▶ _Your assignment_: In the data below, the answer is the run of lines from the line containing "global route: 6270" through the line containing "by count: nand2_1", both included; print it exactly and nothing else.

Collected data
## config.mk

```make
export PLATFORM = sky130hd
export DESIGN_NAME = audio_playback_ctrl
export DESIGN_NICKNAME = d
export VERILOG_FILES = /design/src/rtl/audio_ctrl_pkg.sv /design/src/rtl/audio_fetch_buf.sv /design/src/rtl/audio_playback_ctrl.sv
export SDC_FILE = /design/constraint.sdc
export NUM_CORES = 1
export LEC_CHECK = 0
export ABC_AREA = 1
export BUFFER_PORTS_ARGS = -buffer_cell sky130_fd_sc_hd__buf_4
export CAP_MARGIN = 10
export CORE_ASPECT_RATIO = 1.75
export CORE_MARGIN = 10
export CORE_UTILIZATION = 45
export CTS_CLUSTER_DIAMETER = 60
export CTS_CLUSTER_SIZE = 28
export DETAILED_ROUTE_END_ITERATION = 12
export GPL_ROUTABILITY_DRIVEN = 0
export PLACE_DENSITY = 0.68
export SLEW_MARGIN = 25
export SYNTH_ARGS = -nofsm -noshare
export SYNTH_HDL_FRONTEND = slang
export SYNTH_HIERARCHICAL = 1
export SYNTH_SLANG_ARGS = --single-unit
```

## constraint.sdc

```tcl
create_clock -name Clk -period 2.9 [get_ports Clk]
set_clock_uncertainty 0.05 [all_clocks]
set_input_delay 0.58 -clock Clk [delete_from_list [all_inputs] [get_ports Clk]]
set_output_delay 0.58 -clock Clk [all_outputs]
set_load 0.02 [all_outputs]
```

## src/rtl/audio_ctrl_pkg.sv

```systemverilog
// Shared types for the audio playback controller.
// Build option: define AUDIO_PLAYBACK_LOOP_EN to enable looped playback.
package audio_ctrl_pkg;

    localparam int SAMPLE_W = 16;

    typedef enum logic [2:0] {
        S_IDLE,
        S_INIT_WAIT,
        S_READY,
        S_PLAY,
        S_ERR
    } state_t;

    function automatic logic [7:0] sat_inc8(input logic [7:0] v);
        return (v == 8'hFF) ? v : v + 8'd1;
    endfunction

endpackage

```

## src/rtl/audio_fetch_buf.sv

```systemverilog
// One-entry sample prefetch buffer and memory read issue.
// Build option: AUDIO_PLAYBACK_LOOP_EN is resolved by the top into i_loop.
module audio_fetch_buf
    import audio_ctrl_pkg::*;
#(
    parameter int ADDR_W = 16
) (
    input  logic                i_clk,
    input  logic                i_rst,
    input  logic                i_run,
    input  logic                i_load,
    input  logic                i_flush,
    input  logic                i_take,
    input  logic                i_loop,
    input  logic [ADDR_W-1:0]   i_start_addr,
    input  logic [ADDR_W-1:0]   i_end_addr,
    input  logic                i_mem_valid,
    input  logic [SAMPLE_W-1:0] i_mem_rdata,
    output logic [ADDR_W-1:0]   o_mem_addr,
    output logic                o_mem_rd,
    output logic                o_full,
    output logic [SAMPLE_W-1:0] o_buf,
    output logic                o_fill,
    output logic                o_pend,
    output logic                o_exh
);

    logic [ADDR_W-1:0]   r_ptr;
    logic [ADDR_W-1:0]   r_start;
    logic [ADDR_W-1:0]   r_end;
    logic [ADDR_W-1:0]   r_addr;
    logic [SAMPLE_W-1:0] r_buf;
    logic                r_rd;
    logic                r_full;
    logic                r_pend;
    logic                r_exh;
    logic                r_drop;
    logic                w_fill;
    logic                w_issue;

    assign w_fill  = i_run && r_pend && i_mem_valid;
    // r_drop: a stopped read is still in flight; wait for it before issuing
    assign w_issue = i_run && !i_flush && !r_full && !r_pend
                     && !r_drop && !r_exh;

    always_ff @(posedge i_clk or posedge i_rst) begin
        if (i_rst) begin
            r_ptr   <= '0;
            r_start <= '0;
            r_end   <= '0;
            r_addr  <= '0;
            r_buf   <= '0;
            r_rd    <= 1'b0;
            r_full  <= 1'b0;
            r_pend  <= 1'b0;
            r_exh   <= 1'b0;
            r_drop  <= 1'b0;
        end else begin
            r_rd <= w_issue;
            if (w_issue) begin
                r_addr <= r_ptr;
            end
            if (i_flush && r_pend && !i_mem_valid) begin
                r_drop <= 1'b1;
            end else if (i_mem_valid) begin
                r_drop <= 1'b0;
            end
            if (i_load) begin
                r_ptr   <= i_start_addr;
                r_start <= i_start_addr;
                r_end   <= i_end_addr;
                r_exh   <= 1'b0;
                r_full  <= 1'b0;
                r_pend  <= 1'b0;
            end else if (i_flush) begin
                r_full <= 1'b0;
                r_pend <= 1'b0;
            end else begin
                if (w_issue) begin
                    r_pend <= 1'b1;
                    if (r_ptr == r_end) begin
                        if (i_loop) begin
                            r_ptr <= r_start;
                        end else begin
                            r_exh <= 1'b1;
                        end
                    end else begin
                        r_ptr <= r_ptr + 1'b1;
                    end
                end else if (w_fill) begin
                    r_pend <= 1'b0;
                end
                // a fill coinciding with a take is forwarded by the top
                if (i_take) begin
                    r_full <= 1'b0;
                end else if (w_fill) begin
                    r_full <= 1'b1;
                    r_buf  <= i_mem_rdata;
                end
            end
        end
    end

    assign o_mem_addr = r_addr;
    assign o_mem_rd   = r_rd;
    assign o_full     = r_full;
    assign o_buf      = r_buf;
    assign o_fill     = w_fill;
    assign o_pend     = r_pend;
    assign o_exh      = r_exh;

endmodule

```

## src/rtl/audio_playback_ctrl.sv

```systemverilog
// Audio playback controller: codec init handshake and sample streaming.
// Build option: define AUDIO_PLAYBACK_LOOP_EN to honour loop_en.
module audio_playback_ctrl
    import audio_ctrl_pkg::*;
#(
    parameter int ADDR_W       = 16,
    parameter int INIT_TIMEOUT = 1000000
) (
    input  logic                Clk,
    input  logic                Reset,
    input  logic                play_start,
    input  logic                play_stop,
    input  logic [ADDR_W-1:0]   start_addr,
    input  logic [ADDR_W-1:0]   end_addr,
    input  logic                loop_en,
    output logic                INIT,
    input  logic                INIT_FINISH,
    input  logic                data_over,
    output logic [SAMPLE_W-1:0] DATA,
    output logic [ADDR_W-1:0]   MEM_ADDR,
    output logic                MEM_RD,
    input  logic                MEM_VALID,
    input  logic [SAMPLE_W-1:0] MEM_RDATA,
    output logic                busy,
    output logic                done,
    output logic                init_err,
    output logic [7:0]          underrun_cnt
);

    localparam int TW = $clog2(INIT_TIMEOUT + 1);

    state_t              r_state;
    state_t              w_next;
    logic [TW-1:0]       r_tcnt;
    logic                r_do_q;
    logic                r_done;
    logic [SAMPLE_W-1:0] r_data;
    logic [7:0]          r_und;
    logic                w_load;
    logic                w_tmo;
    logic                w_play;
    logic                w_stop;
    logic                w_edge;
    logic                w_take;
    logic                w_fin;
    logic                w_loop;
    logic                w_full;
    logic [SAMPLE_W-1:0] w_buf;
    logic                w_fill;
    logic                w_pend;
    logic                w_exh;

`ifdef AUDIO_PLAYBACK_LOOP_EN
    assign w_loop = loop_en;
`else
    assign w_loop = loop_en & 1'b0;
`endif

    assign w_tmo  = (r_tcnt == TW'(INIT_TIMEOUT - 1));
    assign w_play = (r_state == S_PLAY);
    assign w_stop = w_play && play_stop;
    assign w_edge = data_over && !r_do_q;
    assign w_fin  = w_exh && !w_full && !w_pend;
    assign w_take = w_play && w_edge && !play_stop && !w_fin;

    always_ff @(posedge Clk or posedge Reset) begin
        if (Reset) begin
            r_state <= S_IDLE;
        end else begin
            r_state <= w_next;
        end
    end

    always_comb begin
        w_next = r_state;
        w_load = 1'b0;
        unique case (r_state)
            S_IDLE: w_next = S_INIT_WAIT;
            S_INIT_WAIT: begin
                if (INIT_FINISH) begin
                    w_next = S_READY;
                end else if (w_tmo) begin
                    w_next = S_ERR;
                end
            end
            S_READY: begin
                if (play_start && !play_stop
                    && (end_addr >= start_addr)) begin
                    w_next = S_PLAY;
                    w_load = 1'b1;
                end
            end
            S_PLAY: begin
                if (play_stop || w_fin) begin
                    w_next = S_READY;
                end
            end
            S_ERR:   w_next = S_ERR;
            default: w_next = S_IDLE;
        endcase
    end

    always_ff @(posedge Clk or posedge Reset) begin
        if (Reset) begin
            r_tcnt <= '0;
            r_do_q <= 1'b0;
            r_done <= 1'b0;
            r_data <= '0;
            r_und  <= '0;
        end else begin
            r_tcnt <= (r_state == S_INIT_WAIT) ? r_tcnt + 1'b1 : '0;
            r_do_q <= data_over;
            r_done <= w_play && !play_stop && w_fin;
            if (w_stop) begin
                r_data <= '0;
            end else if (w_take) begin
                if (w_full) begin
                    r_data <= w_buf;
                end else if (w_fill) begin
                    r_data <= MEM_RDATA;
                end else begin
                    r_data <= '0;
                    r_und  <= sat_inc8(r_und);
                end
            end
        end
    end

    audio_fetch_buf #(
        .ADDR_W(ADDR_W)
    ) u_fetch (
        .i_clk        (Clk),
        .i_rst        (Reset),
        .i_run        (w_play),
        .i_load       (w_load),
        .i_flush      (w_stop),
        .i_take       (w_take),
        .i_loop       (w_loop),
        .i_start_addr (start_addr),
        .i_end_addr   (end_addr),
        .i_mem_valid  (MEM_VALID),
        .i_mem_rdata  (MEM_RDATA),
        .o_mem_addr   (MEM_ADDR),
        .o_mem_rd     (MEM_RD),
        .o_full       (w_full),
        .o_buf        (w_buf),
        .o_fill       (w_fill),
        .o_pend       (w_pend),
        .o_exh        (w_exh)
    );

    assign INIT         = (r_state == S_INIT_WAIT);
    assign busy         = w_play;
    assign init_err     = (r_state == S_ERR);
    assign done         = r_done;
    assign DATA         = r_data;
    assign underrun_cnt = r_und;

endmodule

```

* Word level (Yosys, flattened, before mapping) *
Cells that the tools add are included.

word-level totals
  register bits after elaboration = 118
  bits of input ports = 56
  output and inout port bits = 45
  logic and storage cells = 109

cells by class
  add/sub/neg operators = 3
  order comparisons = 1
  eq/ne operators = 12
  mux-type cells = 30
  bitwise logic cells = 6
  reduce and logical (&&, ||, !) cells = 42

operator list
  cell                   count
  $mux 16                8
  $add 20x1->20 const B  1
  $eq 20x20->1 const B   1
  $logic_and 1x1->1      20
  $mux 20                1
  $add 16x1->16 const B  1
  $eq 16x16->1           1
  $ge 16x16->1           1
  $mux 1                 16
  $pmux 3 s5             1
  $mux 3                 4
  $logic_not 1->1        9
  $reduce_and 3->1       3
  $add 8x1->8 const B    1
  $eq 8x8->1 const B     1
  $reduce_bool 2->1      4
  $reduce_bool 4->1      2
  $eq 3x2->1 const B     2
  $not 1->1              6
  $reduce_and 5->1       1
  $ne 2x1->1 const B     2
  $ne 2x2->1 const B     2
  $reduce_and 4->1       1
  $eq 3x1->1 const B     1
  other kinds (4)        4

* Logic depth before layout (Yosys ltp) *
Gate-level depths: netlist of run 1.

  word-level depth = 11
  depth in mapped cells = 23
  mapped depth without buffers = 21

* Modules after synthesis *
The synthesis of run 1 kept the hierarchy.

by module, submodules not included
  module               times used  cells each  area an instance (um2)  sequential area each (um2)
  audio_fetch_buf      1           558         4,097.7                 2,127.0
  audio_playback_ctrl  1           369         2,940.3                 1,226.2

* Worst setup path before layout of run 1 *
No wires, ideal clock.

  path type = input to register
  start = input port start_addr[5]
  end = register u_fetch.r_buf[0], in the netlist u_fetch/o_buf[0]
  setup time = 0.117 ns
  arrival = 2.473 ns
  setup slack = 0.260 ns
  stages on the path = 22
  path buffers = 2
  cell sequence = inv_1 -> ha_1 -> nand2_1 -> nand2_1 -> nand2_1 -> nand2_1 -> nor2_1 -> nand2_1 -> nand2_1 -> nand2_1 -> nand2_1 -> nor2_1 -> clkbuf_1 -> nor2_1 -> inv_1 -> nor2_1 -> inv_1 -> nor2_2 -> inv_2 -> clkbuf_1 -> nand2_1 -> nand2_1

between the ends
  cells in the longest elaborated chain, start to end = 6

ends and longest elaborated chain
  what                        line                       source
  start: declaration          audio_playback_ctrl.sv:13  input logic [ADDR_W-1:0] start_addr,
  $ge 16x16->1                audio_playback_ctrl.sv:88  && (end_addr >= start_addr)) begin
  $logic_and 1x1->1           audio_playback_ctrl.sv:88
  $mux 1                      audio_playback_ctrl.sv:87  if (play_start && !play_stop
  $mux 1                      audio_playback_ctrl.sv:77  unique case (r_state)
  net w_load                  audio_playback_ctrl.sv:39  logic w_load;
  $not 1->1 (no line)         --
  $reduce_and 4->1 (no line)  --
  end signal: assignment      audio_fetch_buf.sv:98      r_buf <= i_mem_rdata;
  end: declaration            audio_fetch_buf.sv:32      logic [SAMPLE_W-1:0] r_buf;

The timed path passes the listed nets, and every way through them passes these cells.
A chain may end at the register's enable or synchronous reset.

* Worst setup path in the final report of run 1 *
  start = input port start_addr[15]
  end = register u_fetch.r_ptr[5]

between the ends
  cells in the longest elaborated chain, start to end = 6
  elaborated cells between the ends (all ways) = 9
  those cells by class = order compare (1); eq/ne (2); mux (3); reduce/logical (3)

ends and longest elaborated chain
  what                                                              line                       source
  $ge 16x16->1 (*)                                                  audio_playback_ctrl.sv:88
  $logic_and 1x1->1 (*)                                             audio_playback_ctrl.sv:88
  $mux 1 (*)                                                        audio_playback_ctrl.sv:87
  $mux 1 (*)                                                        audio_playback_ctrl.sv:77
  net w_load                                                        audio_playback_ctrl.sv:39
  $ne 2x1->1 (no line) / $reduce_bool 2->1 (equally long branches)  --
  $reduce_and 3->1 (no line)                                        --
  end signal: assignment                                            audio_fetch_buf.sv:69      r_ptr <= i_start_addr;
  end signal: assignment                                            audio_fetch_buf.sv:83      r_ptr <= r_start;
  end signal: assignment                                            audio_fetch_buf.sv:88      r_ptr <= r_ptr + 1'b1;
  end: declaration                                                  audio_fetch_buf.sv:28      logic [ADDR_W-1:0] r_ptr;

The timed path passes the listed nets; every way through them passes the cells marked *.

==> key figures, run 1 <==
Die
  • Die area: 21200 sq um
  • Die H: 185 microns
  • Initial Utilization: 45.7%
  • Total core area: 15400 sq um
  • Row cnt: 60
  • I/O Pins: 101
  • Die Width: 115 microns

Placement
  • DP Cell Count: 1203
  • Buffers on Ports: 99
  • Detailed Place HPWL: 13600 microns
  • Cell Area, Placed: 8070 sq um

Global route
  • Grt ovf: 0
  • First-pass GRT wire length: 30600 microns
  • Largest net degree at the start of global routing: 44
  • Initial antenna violation count: 0
  • Total Routing Usage GR: 17.8%
  • Vias in the first global route: 6270

Synthesis
  • Gate Count Post-Synth: 927
  • Synth Register Bits: 134
  • Synthesis Warnings: 6
  • Syn_nets: 1002
  • Top_reg_cell synth: dfrtp_1
  • Mapped Area: 7040 sq um
  • Netlist cell types: 35
  • Top cells by count, synth: 358 x nand2_1, 134 x dfrtp_1, 84 x inv_1
  • Seq/Total Area, Yosys: 47.6%
  • Synth async-reset ratio: 100%
  • Share of the synthesized area in the top cell type: 47.6%
  • Synth area leaders: dfrtp_1 48%, nand2_1 19%, inv_1 4.5%
  • Mean Syn Cell Area: 7.59 sq um
  • Top cell type by total area after synthesis: dfrtp_1
  • Post-synth EDFFs: 0
  • Most numerous cell in the Yosys netlist: nand2_1

Setup path
  • Max incr delay on CP: 330 ps
  • CP endpoint kind: flip-flop
  • Startpoint Class: primary input
  • Critical-path maximum fanout: 16
  • CP cell instances: buf_4, inv_1, ha_1, nand2_1, o21ai_0, a21oi_1, nand2_1, nand2_1, nor2_4, or2_2, o21ai_4, buf_4, nand2_1, nand2_1
  • CP top delay family: simple AND/OR/NAND/NOR gates
  • Crit path top cell by count: nand2_1
  • CP max stage cell: or2_2
  • Critical Path RT: 3200 ps
  • WP data arrival: 2760 ps
  • Crit Path Category: in2reg
  • CP bufs+invs: 3

Timing
  • Final setup fails: 0
  • Hold Violations, Final: 0
  • Setup TNS Final: 0 ps
  • Worst slew pin tran: 762 ps
  • Period utilization: 85.1%
  • Tmin final: 2470 ps
  • Slew Limit Fails: 0
  • Unrepaired setup endpoints after global routing: no
  • Slew headroom: 49.2%
  • Fmax: 405 MHz

Clocking
  • Number of CTS-inserted buffers: 17
  • Clock-pin slew on the worst setup and hold paths: 60 ps
  • Worst skew pair latency: 420 ps
  • Number of H-tree levels: 4
  • CTS tree: done
  • Clk buf depth: 2
  • Post-CTS setup buffers: 0
  • Resize count post-CTS: 0
  • Clock tree sinks: 134
  • Clock root cell: clkbuf_16
  • CTS Hold Bufs: 0

Power and ir drop
  • Maximum vdd drop: 363 uV
  • Leak Pwr: 4.63 nW
  • Pwr Density: 814 nW/um^2

Final layout
  • Non-filler cells, final: 1235
  • Layout cell share with drive strength beyond 1: 18.3%
  • # diodes: 0
  • Final instance area: 8680 sq um
  • Area Overhead vs Synth: 23.3%
  • Filler instances: 1477
  • Final nets: 1111

Outcome
  • Status: finished, final reports clean

Detailed routing
  • Antenna-violating nets left: 0
  • Detailed-route DRC error count: 0
  • DR iter-0 viols: 398
  • Drt wl/cell: 14.7 microns
  • Vias per cell: 4.99
  • Total vias in the final route: 6163
  • Routed WL: 18200 microns
  • First-pass iteration count of the detailed router: 5

Flow run
  • # Max-Cap Violations: 0

Min path
  • Hold Crit Class: in2async
## registers in the layout, indices dropped and copies added (netlist names), 3 cells and up
name                cells
DATA                   16
r_state                 3
r_tcnt                 20
u_fetch/o_buf          16
u_fetch/o_mem_addr     16
u_fetch/r_end          16
u_fetch/r_ptr          16
u_fetch/r_start        16
underrun_cnt            8
## final cells by class
class / instances / area [sq um] / share of cell area [%]
Clock buffer: 17 / 425 / 4.90
Clock inverter: 15 / 179 / 2.06
Inverter: 103 / 390 / 4.50
Multi-Input combinational cell: 662 / 3170 / 36.6
Sequential cell: 134 / 3350 / 38.6
Tap cell: 186 / 233 / 2.68
Timing Repair Buffer: 118 / 923 / 10.6
## layer usage
metal  share of wire (%)  track usage, %  vias up
li1                    -               -     3154
met1                  40            19.6     2820
met2                  53            31.7      156
met3                 4.3            3.53       33
met4                 2.7            7.95        0
met5                   0               0        -
## worst paths after layout
kind                                   start               end  slack, ps  cells past startpoint
max                           start_addr[15]  u_fetch/r_ptr[5]        430                     14
min                                    Reset              done        110                      2
max reg2reg                u_fetch/r_ptr[12]  u_fetch/r_ptr[5]        720                     11
min reg2reg                        r_tcnt[0]         r_tcnt[0]        400                      1
max in group asynchronous              Reset  u_fetch/o_buf[8]       1830                      3
min in group Clk                   data_over            r_do_q        230                      1
## power by group
part	leakage [nW]	internal [mW]	switching, mW
registers	1.77	2.39	0.358
clock network	0.286	1.36	0.850
logic	2.58	0.788	1.33
total	4.63	4.53	2.53
## stage by stage
stage	power, mW	utilization, %	hold slack, ps	worst slack (ps)
5_1_grt	7.58	56.4	127	280
6_report	7.07	56.4	112	433
4_1_cts	7.14	56.4	107	447
3_3_place_gp	4.83	52.5	400	58.3
2_1_floorplan	4.18	-	374	76.5
3_5_place_dp	4.90	52.5	399	27.6
## layout by cell type, fill, tap and decap left out, types with 2 or more instances in the layout
master / synthesis / routed
dfrtp_1: 134 / 134
nor3_1: 18 / 18
xnor2_1: 2 / 2
nor3_2: 2 / 2
nand2_1: 358 / 358
inv_6: 0 / 2
o21ai_0: 61 / 61
nor2_4: 2 / 3
bufinv_16: 0 / 3
nor2_2: 6 / 6
xor2_1: 19 / 19
a21oi_1: 17 / 17
a22oi_1: 17 / 17
clkbuf_16: 0 / 17
clkinvlp_4: 0 / 4
inv_2: 18 / 19
ha_1: 19 / 19
nor2_1: 62 / 61
nand2_4: 3 / 3
nand3_1: 54 / 54
nand2_2: 2 / 2
buf_4: 3 / 115
buf_12: 0 / 3
inv_1: 84 / 82
nand4_1: 11 / 11
clkinv_2: 0 / 4
clkinv_4: 0 / 3
## cell families after synthesis
kind of cell | Yosys count | share of synthesized area, %
AND/OR/NAND/NOR | 523 | 31.1
flip-flops | 134 | 47.6
buffers and inverters | 131 | 7.38
AO/OA/AOI/OAI | 98 | 7.80
XOR/XNOR | 21 | 2.61
adder cells (fa/ha/maj) | 19 | 3.38
other | 1 | 0.0533
Note: power is estimated with default switching activity, not from simulation.
==> inputs of run 2 (changes only) <==
- CTS_BUF_LIST: default -> sky130_fd_sc_hd__clkbuf_2
- SYNTH_HIERARCHICAL: 1 -> default
==> run 2 against run 1 <==
  * Count of clock-buffer cells in the layout unchanged
  * Maximum frequency down 0.97%
  * Synthesized cell count down 16%
  * Combinational power down 2%
  * Critical path depth down 10
  * Largest cell class unchanged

▶ _Response to the exercise_:
  • Vias in the first global route: 6270

Synthesis
  • Gate Count Post-Synth: 927
  • Synth Register Bits: 134
  • Synthesis Warnings: 6
  • Syn_nets: 1002
  • Top_reg_cell synth: dfrtp_1
  • Mapped Area: 7040 sq um
  • Netlist cell types: 35
  • Top cells by count, synth: 358 x nand2_1, 134 x dfrtp_1, 84 x inv_1
  • Seq/Total Area, Yosys: 47.6%
  • Synth async-reset ratio: 100%
  • Share of the synthesized area in the top cell type: 47.6%
  • Synth area leaders: dfrtp_1 48%, nand2_1 19%, inv_1 4.5%
  • Mean Syn Cell Area: 7.59 sq um
  • Top cell type by total area after synthesis: dfrtp_1
  • Post-synth EDFFs: 0
  • Most numerous cell in the Yosys netlist: nand2_1

Setup path
  • Max incr delay on CP: 330 ps
  • CP endpoint kind: flip-flop
  • Startpoint Class: primary input
  • Critical-path maximum fanout: 16
  • CP cell instances: buf_4, inv_1, ha_1, nand2_1, o21ai_0, a21oi_1, nand2_1, nand2_1, nor2_4, or2_2, o21ai_4, buf_4, nand2_1, nand2_1
  • CP top delay family: simple AND/OR/NAND/NOR gates
  • Crit path top cell by count: nand2_1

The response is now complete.